═══ RECORDS FOR THIS EXERCISE ═══

`src/rtl/bsword_rx.sv`:
```
// bsword_rx: bit-serial to parallel word receiver.
//
// Collects LSB-first serial words framed by a one-cycle sync pulse on bit 0,
// assembles them into LEN-bit words, and queues completed words in a
// 2-entry FIFO whose head is presented on a valid/ready interface.
//
// Ports:
//   clk        rising-edge clock
//   reset      asynchronous active-low reset (release synchronously to clk)
//   is         serial data bit, LSB first
//   isync      one-cycle pulse coincident with bit 0 of a word
//   dout       word at the FIFO head (held when dvalid is low)
//   dvalid     dout holds a valid word
//   dready     consumer ready
//   busy       a word is being assembled
//   ovf        sticky: a completed word was dropped, FIFO full
//   ferr       sticky: isync arrived mid-word
//   clr        synchronous clear of ovf/ferr (and errcnt)
//   errcnt     saturating error count (only with BSWORD_RX_ERRCNT_EN)
//   fsm_state  debug view of the assembly FSM (0 = IDLE, 1 = SHIFT)
//
// Optional feature: define BSWORD_RX_ERRCNT_EN to add the errcnt output,
// an 8-bit saturating count of dropped words plus framing errors.
//
// Handshake: a word transfers on every rising edge where dvalid & dready
// are both high. While dvalid is high and dready is low, dout and dvalid
// hold. dvalid never depends combinationally on dready.
//
// LEN must be at least 3.

module bsword_rx #(
    parameter int LEN = 24
) (
    input  logic           clk,
    input  logic           reset,
    input  logic           is,
    input  logic           isync,
    output logic [LEN-1:0] dout,
    output logic           dvalid,
    input  logic           dready,
    output logic           busy,
    output logic           ovf,
    output logic           ferr,
    input  logic           clr,
`ifdef BSWORD_RX_ERRCNT_EN
    output logic [7:0]     errcnt,
`endif
    output logic           fsm_state
);

    localparam int CW = $clog2(LEN);
    localparam logic [CW-1:0] LAST = CW'(LEN - 1);

    typedef enum logic {
        IDLE  = 1'b0,
        SHIFT = 1'b1
    } state_t;

    state_t         state;
    logic [CW-1:0]  cnt;
    // Holds bits 0..LEN-2 of the word in progress. Bits enter at the top and
    // shift down, so after LEN-1 bits bit 0 sits at index 0 and the final
    // bit is taken straight from the input.
    logic [LEN-2:0] sreg;

    logic [LEN-1:0] tail_word;
    logic           tail_valid;

    logic           frame_err;
    logic           word_done;
    logic [LEN-1:0] word;
    logic           pop;
    logic           full;
    logic           drop;

    // Sync while assembling: the partial word is abandoned.
    assign frame_err = (state == SHIFT) && isync;
    assign word_done = (state == SHIFT) && !isync && (cnt == LAST);
    assign word      = {is, sreg};
    assign pop       = dvalid && dready;
    assign full      = dvalid && tail_valid;
    // A push into a full FIFO survives only if the head leaves this cycle.
    assign drop      = word_done && full && !pop;

    assign busy      = (state == SHIFT);
    assign fsm_state = state;

    // Word assembly FSM.
    always_ff @(posedge clk or negedge reset) begin
        if (!reset) begin
            state <= IDLE;
            cnt   <= '0;
            sreg  <= '0;
        end else begin
            case (state)
                IDLE: begin
                    if (isync) begin
                        sreg  <= {is, {(LEN-2){1'b0}}};
                        cnt   <= CW'(1);
                        state <= SHIFT;
                    end
                end
                SHIFT: begin
                    if (isync) begin
                        // Current bit becomes bit 0 of a fresh word.
                        sreg <= {is, {(LEN-2){1'b0}}};
                        cnt  <= CW'(1);
                    end else if (cnt == LAST) begin
                        cnt   <= '0;
                        state <= IDLE;
                    end else begin
                        sreg <= {is, sreg[LEN-2:1]};
                        cnt  <= cnt + CW'(1);
                    end
                end
                default: begin
                    state <= IDLE;
                    cnt   <= '0;
                end
            endcase
        end
    end

    // 2-entry FIFO: head register drives dout directly, tail is the second
    // slot. Entries are only ever filled head-first.
    always_ff @(posedge clk or negedge reset) begin
        if (!reset) begin
            dout       <= '0;
            dvalid     <= 1'b0;
            tail_word  <= '0;
            tail_valid <= 1'b0;
        end else begin
            if (!dvalid) begin
                if (word_done) begin
                    dout   <= word;
                    dvalid <= 1'b1;
                end
            end else if (!tail_valid) begin
                if (pop && word_done) begin
                    dout <= word;
                end else if (pop) begin
                    dvalid <= 1'b0;
                end else if (word_done) begin
                    tail_word  <= word;
                    tail_valid <= 1'b1;
                end
            end else begin
                if (pop) begin
                    dout <= tail_word;
                    if (word_done) begin
                        tail_word <= word;
                    end else begin
                        tail_valid <= 1'b0;
                    end
                end
            end
        end
    end

    // Sticky error flags; a new event in the same cycle as clr wins.
    always_ff @(posedge clk or negedge reset) begin
        if (!reset) begin
            ovf  <= 1'b0;
            ferr <= 1'b0;
        end else begin
            ovf  <= drop | (ovf & ~clr);
            ferr <= frame_err | (ferr & ~clr);
        end
    end

`ifdef BSWORD_RX_ERRCNT_EN
    logic [1:0] err_inc;
    logic [8:0] err_sum;

    assign err_inc = {1'b0, drop} + {1'b0, frame_err};
    assign err_sum = {1'b0, errcnt} + {7'b0, err_inc};

    // Events coinciding with clr are still counted, matching the flags.
    always_ff @(posedge clk or negedge reset) begin
        if (!reset) begin
            errcnt <= '0;
        end else if (clr) begin
            errcnt <= {6'b0, err_inc};
        end else begin
            errcnt <= err_sum[8] ? 8'hFF : err_sum[7:0];
        end
    end
`endif

endmodule

```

═══

REQUIREMENT => What is needed is an exact restatement of every record above.

ANSWER TO THIS TASK =>
`src/rtl/bsword_rx.sv`:
```
// bsword_rx: bit-serial to parallel word receiver.
//
// Collects LSB-first serial words framed by a one-cycle sync pulse on bit 0,
// assembles them into LEN-bit words, and queues completed words in a
// 2-entry FIFO whose head is presented on a valid/ready interface.
//
// Ports:
//   clk        rising-edge clock
//   reset      asynchronous active-low reset (release synchronously to clk)
//   is         serial data bit, LSB first
//   isync      one-cycle pulse coincident with bit 0 of a word
//   dout       word at the FIFO head (held when dvalid is low)
//   dvalid     dout holds a valid word
//   dready     consumer ready
//   busy       a word is being assembled
//   ovf        sticky: a completed word was dropped, FIFO full
//   ferr       sticky: isync arrived mid-word
//   clr        synchronous clear of ovf/ferr (and errcnt)
//   errcnt     saturating error count (only with BSWORD_RX_ERRCNT_EN)
//   fsm_state  debug view of the assembly FSM (0 = IDLE, 1 = SHIFT)
//
// Optional feature: define BSWORD_RX_ERRCNT_EN to add the errcnt output,
// an 8-bit saturating count of dropped words plus framing errors.
//
// Handshake: a word transfers on every rising edge where dvalid & dready
// are both high. While dvalid is high and dready is low, dout and dvalid
// hold. dvalid never depends combinationally on dready.
//
// LEN must be at least 3.

module bsword_rx #(
    parameter int LEN = 24
) (
    input  logic           clk,
    input  logic           reset,
    input  logic           is,
    input  logic           isync,
    output logic [LEN-1:0] dout,
    output logic           dvalid,
    input  logic           dready,
    output logic           busy,
    output logic           ovf,
    output logic           ferr,
    input  logic           clr,
`ifdef BSWORD_RX_ERRCNT_EN
    output logic [7:0]     errcnt,
`endif
    output logic           fsm_state
);

    localparam int CW = $clog2(LEN);
    localparam logic [CW-1:0] LAST = CW'(LEN - 1);

    typedef enum logic {
        IDLE  = 1'b0,
        SHIFT = 1'b1
    } state_t;

    state_t         state;
    logic [CW-1:0]  cnt;
    // Holds bits 0..LEN-2 of the word in progress. Bits enter at the top and
    // shift down, so after LEN-1 bits bit 0 sits at index 0 and the final
    // bit is taken straight from the input.
    logic [LEN-2:0] sreg;

    logic [LEN-1:0] tail_word;
    logic           tail_valid;

    logic           frame_err;
    logic           word_done;
    logic [LEN-1:0] word;
    logic           pop;
    logic           full;
    logic           drop;

    // Sync while assembling: the partial word is abandoned.
    assign frame_err = (state == SHIFT) && isync;
    assign word_done = (state == SHIFT) && !isync && (cnt == LAST);
    assign word      = {is, sreg};
    assign pop       = dvalid && dready;
    assign full      = dvalid && tail_valid;
    // A push into a full FIFO survives only if the head leaves this cycle.
    assign drop      = word_done && full && !pop;

    assign busy      = (state == SHIFT);
    assign fsm_state = state;

    // Word assembly FSM.
    always_ff @(posedge clk or negedge reset) begin
        if (!reset) begin
            state <= IDLE;
            cnt   <= '0;
            sreg  <= '0;
        end else begin
            case (state)
                IDLE: begin
                    if (isync) begin
                        sreg  <= {is, {(LEN-2){1'b0}}};
                        cnt   <= CW'(1);
                        state <= SHIFT;
                    end
                end
                SHIFT: begin
                    if (isync) begin
                        // Current bit becomes bit 0 of a fresh word.
                        sreg <= {is, {(LEN-2){1'b0}}};
                        cnt  <= CW'(1);
                    end else if (cnt == LAST) begin
                        cnt   <= '0;
                        state <= IDLE;
                    end else begin
                        sreg <= {is, sreg[LEN-2:1]};
                        cnt  <= cnt + CW'(1);
                    end
                end
                default: begin
                    state <= IDLE;
                    cnt   <= '0;
                end
            endcase
        end
    end

    // 2-entry FIFO: head register drives dout directly, tail is the second
    // slot. Entries are only ever filled head-first.
    always_ff @(posedge clk or negedge reset) begin
        if (!reset) begin
            dout       <= '0;
            dvalid     <= 1'b0;
            tail_word  <= '0;
            tail_valid <= 1'b0;
        end else begin
            if (!dvalid) begin
                if (word_done) begin
                    dout   <= word;
                    dvalid <= 1'b1;
                end
            end else if (!tail_valid) begin
                if (pop && word_done) begin
                    dout <= word;
                end else if (pop) begin
                    dvalid <= 1'b0;
                end else if (word_done) begin
                    tail_word  <= word;
                    tail_valid <= 1'b1;
                end
            end else begin
                if (pop) begin
                    dout <= tail_word;
                    if (word_done) begin
                        tail_word <= word;
                    end else begin
                        tail_valid <= 1'b0;
                    end
                end
            end
        end
    end

    // Sticky error flags; a new event in the same cycle as clr wins.
    always_ff @(posedge clk or negedge reset) begin
        if (!reset) begin
            ovf  <= 1'b0;
            ferr <= 1'b0;
        end else begin
            ovf  <= drop | (ovf & ~clr);
            ferr <= frame_err | (ferr & ~clr);
        end
    end

`ifdef BSWORD_RX_ERRCNT_EN
    logic [1:0] err_inc;
    logic [8:0] err_sum;

    assign err_inc = {1'b0, drop} + {1'b0, frame_err};
    assign err_sum = {1'b0, errcnt} + {7'b0, err_inc};

    // Events coinciding with clr are still counted, matching the flags.
    always_ff @(posedge clk or negedge reset) begin
        if (!reset) begin
            errcnt <= '0;
        end else if (clr) begin
            errcnt <= {6'b0, err_inc};
        end else begin
            errcnt <= err_sum[8] ? 8'hFF : err_sum[7:0];
        end
    end
`endif

endmodule

```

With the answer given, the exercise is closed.